- Work order:
Return verbatim every line from the first line of the data below to the line that contains "assign cnt_m1 = bit_cnt_q - CNT_W'(1);", inclusive, and no further.

[Information — start]

File: src/rtl/i2c_master_byte_ctrl.sv
// Byte-level I2C master: sequences START/addr/data/ACK/STOP on the
// data_clk phases from the SCL generator; SDA is driven open-drain.
module i2c_master_byte_ctrl #(
  parameter int ADDR_W   = 7,
  parameter int DATA_W   = 8,
  parameter int SDA_SYNC = 2
) (
  input  logic              clk,
  input  logic              rst,
  input  logic              data_clk,
  input  logic              ena,
  input  logic [ADDR_W-1:0] addr,
  input  logic              rw,
  input  logic [DATA_W-1:0] data_wr,
  input  logic              sda_in,
  output logic              busy,
  output logic [DATA_W-1:0] data_rd,
  output logic              rd_valid,
  output logic              ack_error,
  output logic              sda_oe,
  output logic              scl_not_ena
);

  localparam int CNT_W = $clog2(DATA_W);
  localparam logic [CNT_W-1:0] CNT_MAX = CNT_W'(DATA_W - 1);

  typedef enum logic [3:0] {
    READY, START, COMMAND, SLV_ACK1, WR,
    RD, SLV_ACK2, MSTR_ACK, STOP
  } state_e;

  state_e              state_q, state_d;
  logic                busy_q, busy_d;
  logic                sda_int_q, sda_int_d;
  logic                scl_ne_q, scl_ne_d;
  logic                ack_err_q, ack_err_d;
  logic [DATA_W-1:0]   data_rd_q, data_rd_d;
  logic                rd_vld_q, rd_vld_d;
  logic [CNT_W-1:0]    bit_cnt_q, bit_cnt_d;
  logic [ADDR_W:0]     addr_rw_q, addr_rw_d;
  logic [DATA_W-1:0]   data_tx_q, data_tx_d;
  logic [DATA_W-1:0]   data_rx_q, data_rx_d;
  logic                dclk_prev_q;
  logic [SDA_SYNC-1:0] sync_q;

  logic             rise, fall, sda_s, match;
  logic [CNT_W-1:0] cnt_m1;

  assign rise   = data_clk & ~dclk_prev_q;
  assign fall   = ~data_clk & dclk_prev_q;
  assign sda_s  = sync_q[SDA_SYNC-1];
  assign match  = ena & ({addr, rw} == addr_rw_q);
  assign cnt_m1 = bit_cnt_q - CNT_W'(1);

  // dclk_prev tracks data_clk even in reset so release sees no edge
  always_ff @(posedge clk) begin
    if (rst) begin
      state_q     <= READY;
      busy_q      <= 1'b0;
      sda_int_q   <= 1'b1;
      scl_ne_q    <= 1'b1;
      ack_err_q   <= 1'b0;
      data_rd_q   <= '0;
      rd_vld_q    <= 1'b0;
      bit_cnt_q   <= CNT_MAX;
      addr_rw_q   <= '0;
      data_tx_q   <= '0;
      data_rx_q   <= '0;
      dclk_prev_q <= data_clk;
      sync_q      <= '1;
    end else begin
      state_q     <= state_d;
      busy_q      <= busy_d;
      sda_int_q   <= sda_int_d;
      scl_ne_q    <= scl_ne_d;
      ack_err_q   <= ack_err_d;
      data_rd_q   <= data_rd_d;
      rd_vld_q    <= rd_vld_d;
      bit_cnt_q   <= bit_cnt_d;
      addr_rw_q   <= addr_rw_d;
      data_tx_q   <= data_tx_d;
      data_rx_q   <= data_rx_d;
      dclk_prev_q <= data_clk;
      sync_q      <= {sync_q[SDA_SYNC-2:0], sda_in};
    end
  end

  always_comb begin
    state_d   = state_q;
    busy_d    = busy_q;
    sda_int_d = sda_int_q;
    scl_ne_d  = scl_ne_q;
    ack_err_d = ack_err_q;
    data_rd_d = data_rd_q;
    rd_vld_d  = 1'b0;
    bit_cnt_d = bit_cnt_q;
    addr_rw_d = addr_rw_q;
    data_tx_d = data_tx_q;
    data_rx_d = data_rx_q;
    if (rise) begin
      unique case (state_q)
        READY: begin
          if (ena) begin
            addr_rw_d = {addr, rw};
            data_tx_d = data_wr;
            busy_d    = 1'b1;
            sda_int_d = 1'b0;
            state_d   = START;
          end else begin
            busy_d = 1'b0;
          end
        end
        START: begin
          sda_int_d = addr_rw_q[ADDR_W];
          bit_cnt_d = CNT_MAX;
          state_d   = COMMAND;
        end
        COMMAND: begin
          if (bit_cnt_q == '0) begin
            sda_int_d = 1'b1;
            bit_cnt_d = CNT_MAX;
            state_d   = SLV_ACK1;
          end else begin
            bit_cnt_d = cnt_m1;
            sda_int_d = addr_rw_q[cnt_m1];
          end
        end
        SLV_ACK1: begin
          if (!addr_rw_q[0]) begin
            sda_int_d = data_tx_q[DATA_W-1];
            state_d   = WR;
          end else begin
            sda_int_d = 1'b1;
            state_d   = RD;
          end
        end
        WR: begin
          busy_d = 1'b1;
          if (bit_cnt_q == '0) begin
            sda_int_d = 1'b1;
            bit_cnt_d = CNT_MAX;
            state_d   = SLV_ACK2;
          end else begin
            bit_cnt_d = cnt_m1;
            sda_int_d = data_tx_q[cnt_m1];
          end
        end
        RD: begin
          busy_d = 1'b1;
          if (bit_cnt_q == '0) begin
            data_rd_d = data_rx_q;
            rd_vld_d  = 1'b1;
            sda_int_d = ~match;
            bit_cnt_d = CNT_MAX;
            state_d   = MSTR_ACK;
          end else begin
            bit_cnt_d = cnt_m1;
          end
        end
        SLV_ACK2: begin
          if (match) begin
            busy_d    = 1'b0;
            data_tx_d = data_wr;
            sda_int_d = data_wr[DATA_W-1];
            state_d   = WR;
          end else begin
            sda_int_d = 1'b0;
            state_d   = STOP;
          end
        end
        MSTR_ACK: begin
          if (match) begin
            busy_d    = 1'b0;
            sda_int_d = 1'b1;
            state_d   = RD;
          end else begin
            sda_int_d = 1'b0;
            state_d   = STOP;
          end
        end
        STOP: begin
          sda_int_d = 1'b1;
          busy_d    = 1'b0;
          state_d   = READY;
        end
        default: state_d = READY;
      endcase
    end else if (fall) begin
      case (state_q)
        START: begin
          scl_ne_d  = 1'b0;
          ack_err_d = 1'b0;
        end
        SLV_ACK1, SLV_ACK2: ack_err_d = ack_err_q | sda_s;
        RD:      data_rx_d[bit_cnt_q] = sda_s;
        STOP:    scl_ne_d = 1'b1;
        default: ;
      endcase
    end
  end

  always_comb begin
    busy        = busy_q;
    data_rd     = data_rd_q;
    rd_valid    = rd_vld_q;
    ack_error   = ack_err_q;
    sda_oe      = ~sda_int_q;
    scl_not_ena = scl_ne_q;
  end

endmodule

File: config.mk
export PLATFORM = sky130hd
export DESIGN_NAME = i2c_master_byte_ctrl
export DESIGN_NICKNAME = d
export VERILOG_FILES = /design/src/rtl/i2c_master_byte_ctrl.sv
export SDC_FILE = /design/constraint.sdc
export NUM_CORES = 1
export LEC_CHECK = 0
export ABC_AREA = 1
export BUFFER_PORTS_ARGS = -buffer_cell sky130_fd_sc_hd__buf_2
export CAP_MARGIN = 25
export CORE_UTILIZATION = 51
export CTS_CLUSTER_SIZE = 20
export DETAILED_ROUTE_END_ITERATION = 8
export GPL_TIMING_DRIVEN = 0
export PLACE_DENSITY = 0.79
export SYNTH_ARGS = -nofsm -noshare
export SYNTH_HDL_FRONTEND = slang
export SYNTH_SLANG_ARGS = --single-unit
File: constraint.sdc
create_clock -name clk -period 1.6 [get_ports clk]
set_input_delay 0.32 -clock clk [delete_from_list [all_inputs] [get_ports clk]]
set_output_delay 0.32 -clock clk [all_outputs]
set_load 0.005 [all_outputs]
==> results.json <==
{
  "outcome": "finished with violations",
  "failed_checks": "DRC, setup timing",
  "depth_of_the_most_critical_reg_to_reg_path": 7,
  "finalNonFillerCells": 474,
  "crit-reg2reg-launch": "state_q[2]",
  "path_cells": "inv_2 -> nand2_2 -> nor3_4 -> or2_4 -> o21ai_4 -> o21ai_0 -> o211ai_1",
  "drt-total-wl_um": 6560,
  "path_class": "reg -> reg",
  "core.rowCount": 24,
  "core_region_area_mm2": 0.00450,
  "setup.worst_path.start_class": "register",
  "clock_tree.root_cell": "clkbuf_8",
  "die_h_um": 71.4,
  "synth_largest_type_area_fraction_pct": 38.3,
  "clock_tree.buffer_depth": 2,
  "effective_utilization_at_floorplan_pct": 54.5,
  "cellPowerDensity_mw_per_mm2": 708,
  "grt_antenna_before_repair": 0,
  "synth.ff_latch_count": 47,
  "arrival_ns": 1.77,
  "slew-limit-headroom_pct": 56.6,
  "grt_overflow": 0,
  "drt_pass1_iterations": 7,
  "pin_count": 34,
  "initialDrtViolationCount": 199,
  "post-route-drc-count": 4,
  "holdPathStages": 1,
  "slew_viol_final": 0,
  "setup_viol_count_final": 1,
  "area_share_of_fa_ha_maj_cells_after_synthesis_pct": 1.02,
  "hold_start": "data_clk",
  "crit_path_max_incr_delay_ns": 0.33,
  "compound_gate_portion_of_the_synthesized_area_pct": 18.4,
  "min_hold_slack_ns": 0.122,
  "synth_top_family_by_area": "simple AND/OR/NAND/NOR gates",
  "multi_input_area_mm2": 0.00145,
  "netlist_instances": 363,
  "synth_cell_type_count": 34,
  "maxCapViolCount": 0,
  "ir_drop_v": 0.000627,
  "drive_gt1_share_pct": 35.1,
  "clkLatencyLatePin_ns": 0.31,
  "final_nets": 444,
  "regToRegEndpoint": "bit_cnt_q[1]",
  "synth-seq-area-share_pct": 38.3,
  "synthesis.area_mm2": 0.00245,
  "globalRouteTotalUtil_pct": 25.6,
  "number_of_hold_violations_in_the_final_report": 0,
  "synth_xor_xnor_area_share_pct": 1.07,
  "detailedPlacementHpwl_um": 4260,
  "cts.clk_slew.worst_paths_ns": 0.09,
  "hold_path_class": "in -> reg",
  "placedInstanceArea_mm2": 0.00269,
  "cts_htree_levels": 2,
  "clkSinkCount": 47,
  "place.detailed.instances": 448,
  "postSynthAreaPerCell_um2": 6.76,
  "grt_pass1_wl_um": 10200,
  "total_inserted_antenna_cells": 0,
  "chipWidth_um": 71.4,
  "post_layout_worst_setup_margin_ns": -0.00903,
  "number_of_vias_after_detailed_routing": 2580,
  "gp_congestion": 0.939,
  "cts_hold_buffers": 0,
  "pre_cts_ws_ns": -0.346,
  "synth_simple_gate_area_share_pct": 29.7,
  "via_per_inst": 5.44,
  "clock_tree_from_tritoncts": "built",
  "count_of_input_and_output_buffers": 33,
  "critical_path_top_delay_cell": "dfxtp_1",
  "design_power_total_mw": 2.27,
  "post-route-min-period_ns": 1.61,
  "unrepaired_setup_endpoints_after_global_routing": "yes",
  "max_fclk_ghz": 0.621,
  "synth_top_cells_by_area": "dfxtp_1 (38%), nand2_1 (12%), inv_1 (8.0%)",
  "critical_path_required_ns": 1.76,
  "netlist.top_cell.by_area": "dfxtp_1",
  "nFillCells": 369,
  "aggregate_negative_setup_slack_ns": -0.00903,
  "flow.area_growth_from_synthesis_pct": 30.5,
  "p_leak_nw": 1.45,
  "die-area_mm2": 0.00510,
  "first_global_vias": 2314,
  "postLayoutCellArea_mm2": 0.00320,
  "rrSetupSlack_ns": -0.009,
  "syn-num-nets": 386,
  "critical_path.endpoint_type": "register",
  "utilization_pct": 71.1,
  "final_min_period_over_clock_period_pct": 101,
  "ys.warnings.count": 0,
  "mux_contribution_to_synthesized_area_pct": 0,
  "worst_clock_skew_ns": 0.0122,
  "worstPathMaxFanout": 5,
  "numCtsBuffers": 5,
  "grt_start_max_net_pins": 16,
  "drt.antenna.violating_nets": 0,
  "routed_wire_length_per_instance_um": 13.8,
  "tightestPinTransition_ns": 0.651,
  "area.sequential_um2": 961,
  "hold_endpoint": "dclk_prev_q"
}
==> cell usage in the layout, fill, tap and decap left out, types with 2 or more instances in the layout <==
cell and instances:
nand2_1 68, inv_1 43, dfxtp_1 37, buf_2 34, a21oi_1 30, o21ai_0 24, nand3_1 23, nor2_1 20
inv_2 16, buf_4 16, nand2_2 11, nand3_2 10, o21ai_1 9, nor2_2 8, dfxtp_2 7, buf_6 5
nor2_4 5, clkbuf_1 5, clkbuf_8 5, a21oi_2 4, nor3_4 4, o211ai_1 4, nor3_1 3, o311a_1 3
dfxtp_4 3, o21ai_4 2, a31oi_1 2, or2_2 2, ha_4 2, clkinvlp_4 2
==> state kept, by name (all words and copies together), names as in the netlist <==
| register | cells |
|---|---|
| addr_rw_q | 8 |
| data_rd | 8 |
| dclk_prev_q | 1 |
| ack_error | 1 |
| sda_int_q | 1 |
| data_rx_q | 8 |
| rd_valid | 1 |
| busy | 1 |
| state_q | 4 |
| sync_q | 2 |
| scl_not_ena | 1 |
| data_tx_q | 8 |
| bit_cnt_q | 3 |
==> cells by family after synthesis <==
logic type | after synthesis
flip-flops | 47
adder cells (fa/ha/maj) | 2
XOR/XNOR | 3
AND/OR/NAND/NOR | 159
AO/OA/AOI/OAI | 80
buffers and inverters | 72
==> repair_timing <==
| action | in CTS | in global routing |
|---|---|---|
| pin swaps | 2 | 22 |
| setup buffers | 5 | 13 |
| setup endpoints to repair | 18 | 38 |
| resized for setup | 23 | 62 |
==> cells in the mapped netlist <==
cell,number
nor3_2,2
nand2_1,78
o21ai_1,5
nor2_4,4
o2111ai_1,1
clkinv_1,1
nand3_1,33
nand2_2,3
clkbuf_2,1
o21ai_2,1
a21oi_2,1
a21oi_1,33
inv_1,52
o22ai_1,1
buf_2,3
nor3_4,1
or2_4,1
o311a_1,3
xnor2_1,1
inv_2,8
or2_2,2
clkbuf_1,5
o211ai_1,4
nand3_2,1
buf_4,2
a31oi_1,2
ha_1,2
nor3_1,5
dfxtp_1,47
nor2_2,2
o21ai_0,28
o21ai_4,1
xor2_1,2
nor2_1,27
==> critical path: cells and delay by family, from the launching register on <==
kind	cells	cell delay (ns)
AND/OR/NAND/NOR	3	0.56
AO/OA/AOI/OAI	3	0.48
flip-flops	1	0.33
buffers and inverters	1	0.10
==> worst max-delay path by stage <==
| stage | start | to | cells past startpoint |
|---|---|---|---|
| 3_5_place_dp | addr[1] | data_tx_q[1] | 11 |
| 3_3_place_gp | addr[1] | data_tx_q[1] | 11 |
| 2_1_floorplan | bit_cnt_q[0] | sda_int_q | 11 |
| 5_1_grt | state_q[2] | bit_cnt_q[1] | 7 |
| 6_report | state_q[2] | bit_cnt_q[1] | 7 |
| 4_1_cts | bit_cnt_q[0] | sda_int_q | 11 |
==> power breakdown <==
group	switching [mW]	total [mW]	internal (mW)
logic	0.194	0.326	0.131
clock network	0.416	0.720	0.304
registers	0.0248	1.22	1.20
==> layout make-up <==
type,instances,share of cell area [%]
inverters,61,7.62
multi-input cells,244,45.4
clock inverters,3,0.625
flip-flops and latches,47,30.0
clock buffers,5,2.15
plain buffers,11,2.07
repair buffers,51,10.1
well taps,52,2.03
==> metal layers <==
metal	vias up	share of wire, %	global-route usage (%)
met5	-	0	0
li1	1292	-	-
met1	1155	45	33.8
met3	24	5.2	4.08
met2	109	46	42.2
met4	0	4.2	9.78
No activity file was read; power rests on OpenSTA's default activity.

[Information — finish]

- Reply to the exercise:
File: src/rtl/i2c_master_byte_ctrl.sv
// Byte-level I2C master: sequences START/addr/data/ACK/STOP on the
// data_clk phases from the SCL generator; SDA is driven open-drain.
module i2c_master_byte_ctrl #(
  parameter int ADDR_W   = 7,
  parameter int DATA_W   = 8,
  parameter int SDA_SYNC = 2
) (
  input  logic              clk,
  input  logic              rst,
  input  logic              data_clk,
  input  logic              ena,
  input  logic [ADDR_W-1:0] addr,
  input  logic              rw,
  input  logic [DATA_W-1:0] data_wr,
  input  logic              sda_in,
  output logic              busy,
  output logic [DATA_W-1:0] data_rd,
  output logic              rd_valid,
  output logic              ack_error,
  output logic              sda_oe,
  output logic              scl_not_ena
);

  localparam int CNT_W = $clog2(DATA_W);
  localparam logic [CNT_W-1:0] CNT_MAX = CNT_W'(DATA_W - 1);

  typedef enum logic [3:0] {
    READY, START, COMMAND, SLV_ACK1, WR,
    RD, SLV_ACK2, MSTR_ACK, STOP
  } state_e;

  state_e              state_q, state_d;
  logic                busy_q, busy_d;
  logic                sda_int_q, sda_int_d;
  logic                scl_ne_q, scl_ne_d;
  logic                ack_err_q, ack_err_d;
  logic [DATA_W-1:0]   data_rd_q, data_rd_d;
  logic                rd_vld_q, rd_vld_d;
  logic [CNT_W-1:0]    bit_cnt_q, bit_cnt_d;
  logic [ADDR_W:0]     addr_rw_q, addr_rw_d;
  logic [DATA_W-1:0]   data_tx_q, data_tx_d;
  logic [DATA_W-1:0]   data_rx_q, data_rx_d;
  logic                dclk_prev_q;
  logic [SDA_SYNC-1:0] sync_q;

  logic             rise, fall, sda_s, match;
  logic [CNT_W-1:0] cnt_m1;

  assign rise   = data_clk & ~dclk_prev_q;
  assign fall   = ~data_clk & dclk_prev_q;
  assign sda_s  = sync_q[SDA_SYNC-1];
  assign match  = ena & ({addr, rw} == addr_rw_q);
  assign cnt_m1 = bit_cnt_q - CNT_W'(1);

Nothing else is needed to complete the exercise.